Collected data
What follows belongs to an exercise in optimizing a design on an open flow for small area; a production flow would make more cautious choices.
RTL that was checked went through simulation tests only; none was proved equivalent to the original.
No activity file was given, so power comes from the tool's default toggle rates.

==> 09-21 <==
==> flow/design.v (excerpt) <==
module money(reset,CLK, M0, M1, M2, M3, M4, M5, ti , wi, ci, B1, B2, B3, C1, C2, C3, C4, rr, out, To, Wo, Co, Bo, C, so, RRo);
==> module money, before the edit <==
module money(reset,CLK, M0, M1, M2, M3, M4, M5, ti , wi, ci, B1, B2, B3, C1, C2, C3, C4, rr, out, To, Wo, Co, Bo, C, so, RRo);
input reset;
input CLK;
input M0;
input M1;
input M2;
input M3;
input M4;
input M5;
input ti;
input wi;
input ci;
input B1;
input B2;
input B3;
input C1;
input C2;
input C3;
input C4;
input rr;
output reg [7:0]out;
output To;
output Wo;
output Co;
output [2:0]Bo;
output [3:0]C;
output [9:0]so;
output reg [2:0]RRo;
reg [9:0] d;
reg [9:0] z;
reg s;
reg [1:0] n;
assign {C, Bo, Co, Wo, To} = d;
assign so = z & {10{s}};
wire card = M4 | M5;
wire coin = ~card & (M0 | M1 | M2 | M3);
wire ge5  = out >= 8'd5;
wire ge7  = out >= 8'd7;
wire ge10 = out >= 8'd10;
wire ge20 = out >= 8'd20;
wire ge25 = out >= 8'd25;
wire ge30 = out >= 8'd30;
wire ge50 = out >= 8'd50;
wire [9:0] req = {C4, C3, C2, C1, B3, B2, B1, ci, wi, ti};
wire [9:0] afford = card ? 10'h3ff : {ge50, ge25, ge10, ge30, ge25, ge20, ge10, ge7, ge20, ge5};
wire open = ~(n[1] & ~n[0]);
wire [9:0] elig = req & afford;
reg [9:0] first;
reg seen;
integer i;
always @* begin
	seen = 1'b0;
	for (i = 0; i < 10; i = i + 1) begin
		first[i] = elig[i] & ~seen;
		seen = seen | elig[i];
	end
end
wire scan = ~rr & ~coin & open;
wire hit_zero = |(first & z);
wire sell = scan & seen & ~hit_zero;
reg [7:0] price;
always @* begin
	price = 8'd0;
	if (first[0] & ~z[0]) price = price | 8'd5;
	if (first[1] & ~z[1]) price = price | 8'd20;
	if (first[2] & ~z[2]) price = price | 8'd7;
	if (first[3] & ~z[3]) price = price | 8'd10;
	if (first[4] & ~z[4]) price = price | 8'd20;
	if (first[5] & ~z[5]) price = price | 8'd25;
	if (first[6] & ~z[6]) price = price | 8'd30;
	if (first[7] & ~z[7]) price = price | 8'd10;
	if (first[8] & ~z[8]) price = price | 8'd25;
	if (first[9] & ~z[9]) price = price | 8'd50;
end
reg [7:0] k;
reg [2:0] rro_n;
always @* begin
	k = 8'hff;
	rro_n = RRo;
	if (rr) begin
		if (ge20)          begin k = ~8'd20; rro_n = 3'd2; end
		else if (ge10)     begin k = ~8'd10; rro_n = 3'd1; end
		else if (ge5)      begin k = ~8'd5;  rro_n = 3'd4; end
		else if (out >= 2) begin k = ~8'd2;  rro_n = 3'd3; end
		else if (out == 1) begin k = ~8'd1;  rro_n = 3'd5; end
		else               rro_n = 3'd0;
	end else if (coin) begin
		if (M0)      k = 8'd9;
		else if (M1) k = 8'd0;
		else if (M2) k = 8'd1;
		else         k = 8'd4;
	end else if (~card & open) begin
		k = ~price;
	end
end
always @(posedge CLK) begin
	if (reset) begin
		out <= 8'd0;
		RRo <= 3'd0;
		d <= 10'd0;
		z <= 10'd0;
		s <= 1'b0;
		n <= 2'd0;
	end else begin
		out <= out + k + 8'd1;
		RRo <= rro_n;
		if (sell) begin
			d <= d | first;
			z <= z | (first & d);
			n <= {n[0], ~n[1]};
		end
		if (scan & hit_zero) s <= 1'b1;
	end
end
endmodule
This is an optimization exercise on Yosys and OpenROAD, whose aim is small area, a short achievable clock period and few clock cycles per item, not a production implementation. Function not checked in this run: the RTL went through the layout flow alone.

===== flow/config.mk =====
export PLATFORM = sky130hd
export DESIGN_NAME = ALU_16bit
export DESIGN_NICKNAME = ALU_16bit
export VERILOG_FILES = /design/flow/design.v
export SDC_FILE = /design/flow/constraint.sdc
export NUM_CORES = 4
export LEC_CHECK = 0
export CAP_MARGIN = 20
export CORE_MARGIN = 2
export CORE_UTILIZATION = 40
export SLEW_MARGIN = 20

===== flow/constraint.sdc =====
create_clock -name core_clock -period 6.0 [get_ports {clk}]
set_input_delay 1.2000 -clock core_clock [delete_from_list [all_inputs] [get_ports {clk}]]
set_output_delay 1.2000 -clock core_clock [all_outputs]
set_load 0.01 [all_outputs]

===== flow/design.v =====
`timescale 1ns / 1ps
module ALU_16bit (
    input              clk,
    input              rst,
    input              start,
    input       [3:0]  op,
    input  signed [15:0] A,
    input  signed [15:0] B,
    output reg signed [15:0] Z_low,
    output reg signed [15:0] Z_high,
    output reg         valid
);
    reg        s_mul;      
    reg        s_norm;     
    reg        s_iter;     
    reg        s_fixq;     
    reg        s_fixr;     
    reg  [3:0] cnt;
    wire idle   = ~(s_mul | s_norm | s_iter | s_fixq | s_fixr);
    wire go     = start & idle;
    wire op_mul = (op == 4'b0010);
    wire op_div = (op == 4'b0011);
    wire sign_a = A[15];
    wire sign_b = B[15];
    wire sign_q = A[15] ^ B[15];
    function [4:0] clz16;
        input [15:0] x;
        integer i;
        reg found;
        begin
            clz16 = 5'd16;
            found = 1'b0;
            for (i = 15; i >= 0; i = i - 1)
                if (!found && x[i]) begin
                    clz16 = 15 - i;
                    found = 1'b1;
                end
        end
    endfunction
    wire [4:0] ca = clz16(A ^ {16{sign_a}});
    wire [4:0] cb = clz16(B ^ {16{sign_b}});
    wire signed [6:0] k_est = 7'sd15 - $signed({2'b00, cb}) + $signed({2'b00, ca}) - $signed({6'b0, sign_a});
    wire div_zero    = (B == 16'd0);
    wire div_trivial = (k_est > 7'sd15);           
    wire [3:0] k_ld  = k_est[6] ? 4'd0 : k_est[3:0];
    wire [16:0] a_ext = {A, 1'b0};
    wire [2:0]  trip  = s_mul ? a_ext[{cnt[2:0], 1'b0} +: 3] : {A[1:0], 1'b0};
    wire b_one  = (trip == 3'b001) | (trip == 3'b010) | (trip == 3'b101) | (trip == 3'b110);
    wire b_two  = (trip == 3'b011) | (trip == 3'b100);
    wire b_neg  = trip[2] & ~(trip == 3'b111);
    wire [17:0] b_ext  = {{2{B[15]}}, B};
    wire [17:0] b_ext2 = {B[15], B, 1'b0};
    reg  [17:0] ax;        
    reg  [17:0] by;        
    reg         inv_y;
    reg         cin;
    wire [15:0] r_sh = {Z_high[14:0], Z_low[15]};    
    always @(*) begin
        ax    = {{2{A[15]}}, A};
        by    = b_ext;
        inv_y = 1'b0;
        cin   = 1'b0;
        if (s_mul | (idle & op_mul)) begin
            ax    = s_mul ? {{2{Z_high[15]}}, Z_high} : 18'd0;
            by    = b_two ? b_ext2 : (b_one ? b_ext : 18'd0);
            inv_y = b_neg;
            cin   = b_neg;
        end else if (s_iter) begin
            ax    = {2'b00, r_sh};
            by    = b_ext;
            inv_y = ~sign_b;            
            cin   = ~sign_b;
        end else if (s_fixq) begin
            ax    = {2'b11, ~Z_low};
            by    = 18'd0;
            cin   = 1'b1;
        end else if (s_fixr) begin
            ax    = {2'b11, ~Z_high};
            by    = 18'd0;
            cin   = 1'b1;
        end else if (op_div) begin
            ax    = {{2{A[15]}}, A} ^ {18{sign_a}};    
            by    = 18'd0;
            cin   = sign_a;
        end else begin
            inv_y = op[0] | op[2];
            cin   = op[0] | op[2];
        end
    end
    wire [17:0] sum = ax + (by ^ {18{inv_y}}) + {17'd0, cin};
    wire [3:0]  s_amt  = B[3:0];
    wire        right  = op[0];            
    wire [3:0]  r_amt  = s_norm ? cnt : (right ? (4'd0 - s_amt) : s_amt);
    wire [15:0] r_in   = s_norm ? Z_low : A;
    wire [31:0] r_dbl  = {r_in, r_in} << r_amt;
    wire [15:0] rot    = r_dbl[31:16];
    wire [15:0] hmask  = 16'hFFFF << r_amt;           
    wire [15:0] shr_m  = 16'hFFFF >> s_amt;
    wire        lt  = sum[17];
    wire        eq  = (A == B);
    reg  [15:0] res;
    always @(*) begin
        case (op)
            4'b0000, 4'b0001: res = sum[15:0];
            4'b0100: res = lt ? 16'hFFFF : {15'd0, ~eq};
            4'b0101: res = ~(A & B);
            4'b0110: res = A & B;
            4'b0111: res = ~(A | B);
            4'b1000: res = A | B;
            4'b1001: res = A ^ B;
            4'b1010: res = rot & hmask;
            4'b1011: res = rot & shr_m;
            default: res = rot;           
        endcase
    end
    wire        take = ~sum[17];                           
    always @(posedge clk or negedge rst) begin
        if (!rst) begin
            valid  <= 1'b0;
            s_mul  <= 1'b0;
            s_norm <= 1'b0;
            s_iter <= 1'b0;
            s_fixq <= 1'b0;
            s_fixr <= 1'b0;
            cnt    <= 4'd0;
        end else begin
            valid  <= 1'b0;
            if (go) begin
                if (op_mul) begin
                    s_mul <= 1'b1;
                    cnt   <= 4'd1;
                end else if (op_div) begin
                    if (div_zero | div_trivial) begin
                        valid <= 1'b1;
                    end else begin
                        s_norm <= 1'b1;
                        cnt    <= k_ld;
                    end
                end else begin
                    valid <= 1'b1;
                end
            end
            if (s_mul) begin
                cnt <= cnt + 4'd1;
                if (cnt == 4'd7) begin
                    s_mul <= 1'b0;
                    valid <= 1'b1;
                end
            end
            if (s_norm) begin
                s_norm <= 1'b0;
                s_iter <= 1'b1;
                cnt    <= ~cnt;
            end
            if (s_iter) begin
                cnt <= cnt - 4'd1;
                if (cnt == 4'd0) begin
                    s_iter <= 1'b0;
                    if (sign_q)
                        s_fixq <= 1'b1;
                    else if (sign_a)
                        s_fixr <= 1'b1;
                    else
                        valid <= 1'b1;
                end
            end
            if (s_fixq) begin
                s_fixq <= 1'b0;
                if (sign_a)
                    s_fixr <= 1'b1;
                else
                    valid <= 1'b1;
            end
            if (s_fixr) begin
                s_fixr <= 1'b0;
                valid  <= 1'b1;
            end
        end
    end
    always @(posedge clk) begin
        if (s_mul | (go & op_mul)) begin
            Z_high <= sum[17:2];
            Z_low  <= {sum[1:0], Z_low[15:2]};
        end else if (s_norm) begin
            Z_high <= rot & ~hmask;
            Z_low  <= rot & hmask;
        end else if (s_iter) begin
            Z_high <= take ? sum[15:0] : r_sh;
            Z_low  <= {Z_low[14:0], take};
        end else if (s_fixq) begin
            Z_low  <= sum[15:0];
        end else if (s_fixr) begin
            Z_high <= sum[15:0];
        end else if (op_div) begin
            Z_high <= A;
            Z_low  <= div_zero ? 16'hFFFF : (div_trivial ? 16'd0 : sum[15:0]);
        end else begin
            Z_high <= (op[3:1] == 3'b000) ? {16{sum[15]}} : 16'd0;
            Z_low  <= res;
        end
    end
endmodule

===== flow/run.sh =====
#!/bin/bash
# synth_recipe.tcl (not shown) runs the flow's synth.tcl, then flattens the netlist and writes it again
# the make line also repeats each setting of config.mk as NAME=value (left out here)
make -C /OpenROAD-flow-scripts/flow DESIGN_CONFIG=/design/flow/config.mk WORK_HOME=/design/flow/orfs CLKGATE_MAP_FILE= SYNTH_SCRIPT=/design/flow/synth_recipe.tcl finish

==> run notes <==
[what timing repair did]
action / CTS / global route
setup buffers: 1 / 5
pin swaps: 6 / 27
setup endpoints to repair: 26 / 33
resized for setup: 12 / 42
gates cloned: 0 / 2
[path summary, 6_finish.rpt]
kind | from | endpoint | slack (ns) | cells past startpoint
worst min-delay path | Z_low[4] | Z_low[2] | 0.74 | 2
max in group asynchronous | rst | s_fixr | 4.45 | 1
min in group asynchronous | rst | valid | 1.21 | 1
worst max register to register | cnt[0] | Z_low[13] | 0.55 | 23
worst min register to register | Z_low[4] | Z_low[2] | 0.74 | 2
worst max-delay path | A[8] | Z_low[13] | 0.10 | 23
[logic make-up (layout without fill, tap and decap cells)]
family	count (synthesis)	in the layout	share of synthesized area, %
xor+xnor	49	49	4.37
other cells	0	1	0
buf+inv	174	384	7.56
simple gates	429	429	20.6
mux	99	99	11.1
fa+ha+maj	75	75	9.87
flops	42	42	12.3
compound gates	503	503	34.2
[cell usage in the layout, fill, tap and decap left out, types with 32 or more instances in the layout]
cell type,count
nand2_1,144
nand2b_1,33
nand3_1,37
o21ai_0,104
inv_1,63
a21oi_1,110
ha_1,68
nor2_1,106
buf_4,229
mux2i_1,73
edfxtp_1,32
o211ai_1,34
clkdlybuf4s50_1,62
[per-layer routing]
metal | wire length [um] | vias up | part of all wire (%)
met5 | 0 | - | 0
met4 | 3710 | 0 | 6.7
met3 | 6300 | 203 | 11
met2 | 23600 | 905 | 43
met1 | 21600 | 5929 | 39
li1 | - | 5578 | -
[flip-flops by register name (all words and copies together) (netlist names)]
signal and flops:
s_norm 1, s_fixr 1, s_iter 1, valid 1, Z_low 16, s_mul 1, cnt 4, s_fixq 1
Z_high 16
[through the flow]
| step | area (um^2) | utilization [%] |
|---|---|---|
| CTS | 12500 | 51.8 |
| finish | 12700 | 52.7 |
| global route | 12700 | 52.7 |
| detailed placement | 12300 | 50.9 |
| floorplan | 9830 | - |
| global placement | 12300 | 50.9 |
[layout make-up]
type | instances | area (um^2) | share of cell area, %
multi-input combinational | 1155 | 8040 | 63.1
antenna | 1 | 2.50 | 0.0196
clock inverter | 3 | 48.8 | 0.383
sequential | 42 | 1210 | 9.54
timing repair buffer | 311 | 2650 | 20.8
inverter | 65 | 244 | 1.92
clock buffer | 5 | 125 | 0.982
tap | 324 | 405 | 3.18
[tightest hold or removal path, delay by kind of cell (launching register included)]
| kind | cells | cell delay [ns] |
|---|---|---|
| compound gates | 2 | 0.16 |
| flops | 1 | 0.48 |
==> results_dict.tcl <==
set metrics [dict create \
    initial_utilization_pct 40.6 \
    max_cap_viol_count 0 \
    finalCritPeriodShare_pct 98.3 \
    crit_type "in -> reg" \
    clkSlewWorstSetupHoldPaths_ns 0.08 \
    cts_buffers 5 \
    setup_tns_ns 0 \
    yosysSeqAreaShare_pct 12.3 \
    globalRoute.totalOverflow 0 \
    hold_buffers 0 \
    syn_nets 1485 \
    detail_route.wirelength_um 55200 \
    finalNonFillerCells 1906 \
    die_h_um 161 \
    gr-usage-met3_pct 9.01 \
    layout.nets 1694 \
    dp_hpwl_um 43300 \
    cp_max_fo 10 \
    setup-violations-final 0 \
    fmax_ghz 0.170 \
    cp.required_ns 6.06 \
    synth.cell_area_mm2 0.00981 \
    dp_cells 1889 \
    drt-initial-drc-count 1782 \
    cts_sinks 42 \
    ys_ff_latch 42 \
    htreeDepth 2 \
    syn_area_per_cell_um2 7.16 \
    synth_area_leader_cell "edfxtp_1" \
    cp-end-kind "flip-flop" \
    report.final.slew_viol_count 0 \
    area_delta_synth_final_pct 29.8 \
    ys_warn_count 1 \
    die-area_mm2 0.0258 \
    grt-busiest-layer "met2" \
    antenna_found_initial 1 \
    arrival_ns 5.96 \
    grt_usage_pct 41.5 \
    crit_top_cell "buf_4" \
    grt_pass1_wl_um 78700 \
    worst_slack_ns 0.104 \
    grtUsageMet2_pct 64.1 \
    crit_chain "clkdlybuf4s50_1, inv_1, mux4_2, nand2_2, a32oi_4, ha_4, mux2_4, and2_4, buf_12, a22oi_1, xor2_1, ha_2, o21a_1, o21a_1, o2111ai_2, buf_4, buf_4, nand3_1, xnor2_1, buf_4, a211o_1, o211ai_1, a31oi_1" \
    wl_per_cell_um 29.0 \
    synth_cells 1371 \
    met1_usage_pct 54.0 \
    top_level_ports 72 \
    holdWs_ns 0.742 \
    synth_top_area_share_pct 9.79 \
    drive_gt1_share_pct 20.5 \
    crit_buf_inv 6 \
    fin_worst_skew_ns 0.0149 \
    pre_cts_ws_ns -0.536 \
    drtAntennaViolNets 0 \
    path_delay_family "compound AO/OA/AOI/OAI gates" \
    clk_latency_ns 0.32 \
    synth_top_flop_cell "edfxtp_1" \
    std_cell_rows 57 \
    hold_viol 0 \
    routed-via-count 12615 \
    async_reset_ff_share_pct 23.8 \
    vias_per_cell 6.62 \
    cts_buffer_depth 2 \
    period_needed_ns 5.90 \
    status "timing/DRC/antenna clean" \
    drt_pass1_iterations 6 \
    drc 0 \
    yosys.cell_types.count 90 \
    tritoncts "built" \
    slowest_delay_ns 0.47 \
    synth_edf_count 32 \
    gp_congestion 1.05 \
    grt_start_max_net_pins 59 \
    hold_class "reg -> reg" \
    portBuffers 71 \
    yosysMostFrequentCell "nand2_1" \
    worst_pin_slew_ns 1.13 \
    netlist_top_cells_area "edfxtp_1, ha_1, mux2i_1" \
    start_kind "input port" \
    root_buffer "clkbuf_16" \
    cp_slowest_cell "clkdlybuf4s50_1" \
    yosys-top-cells-count "nand2_1, a21oi_1, o21ai_0" \
    dieWidth_um 161 \
    max_slew_margin_pct 23.9 \
    fillers 2395 \
    coreArea_mm2 0.0242 \
    grt_pass1_vias 11601 \
]

==> separate check: timing with driven ports <==
Ports are ideal in the flow. The routed layout listed here was re-timed in OpenROAD.
Step 1 (the two cells are an assumption about what drives the block):
set clk [get_ports {clk}]
set_driving_cell -lib_cell sky130_fd_sc_hd__clkbuf_16 $clk
set_driving_cell -lib_cell sky130_fd_sc_hd__buf_2 [delete_from_list [all_inputs] $clk]
Step 2 adds t to the input delays and takes it off the output delays; t is the mean of the earliest and latest rising clock arrival at the registers after step 1. Input paths then give back, and output paths get back, about the clock's delay inside the block.
Three values: ideal ports, drivers, drivers and shift; two values: the first two.
shift t [ns]: 0.354
setup WS [ns]: 0.104 / 0.125 / -0.230
worst register clock-pin slew, ns: 0.08 / 0.08
Met with ideal ports but missed after step 2: setup timing in this run. For this run, drivers alone change the setup slack by +0.021 ns; drivers and shift together by -0.334 ns.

◆ **Assignment**:
Write out, exactly as shown, only the lines running from the one that contains "shift t [ns]: 0.354" to the last line above.

◆ **Task response**:
shift t [ns]: 0.354
setup WS [ns]: 0.104 / 0.125 / -0.230
worst register clock-pin slew, ns: 0.08 / 0.08
Met with ideal ports but missed after step 2: setup timing in this run. For this run, drivers alone change the setup slack by +0.021 ns; drivers and shift together by -0.334 ns.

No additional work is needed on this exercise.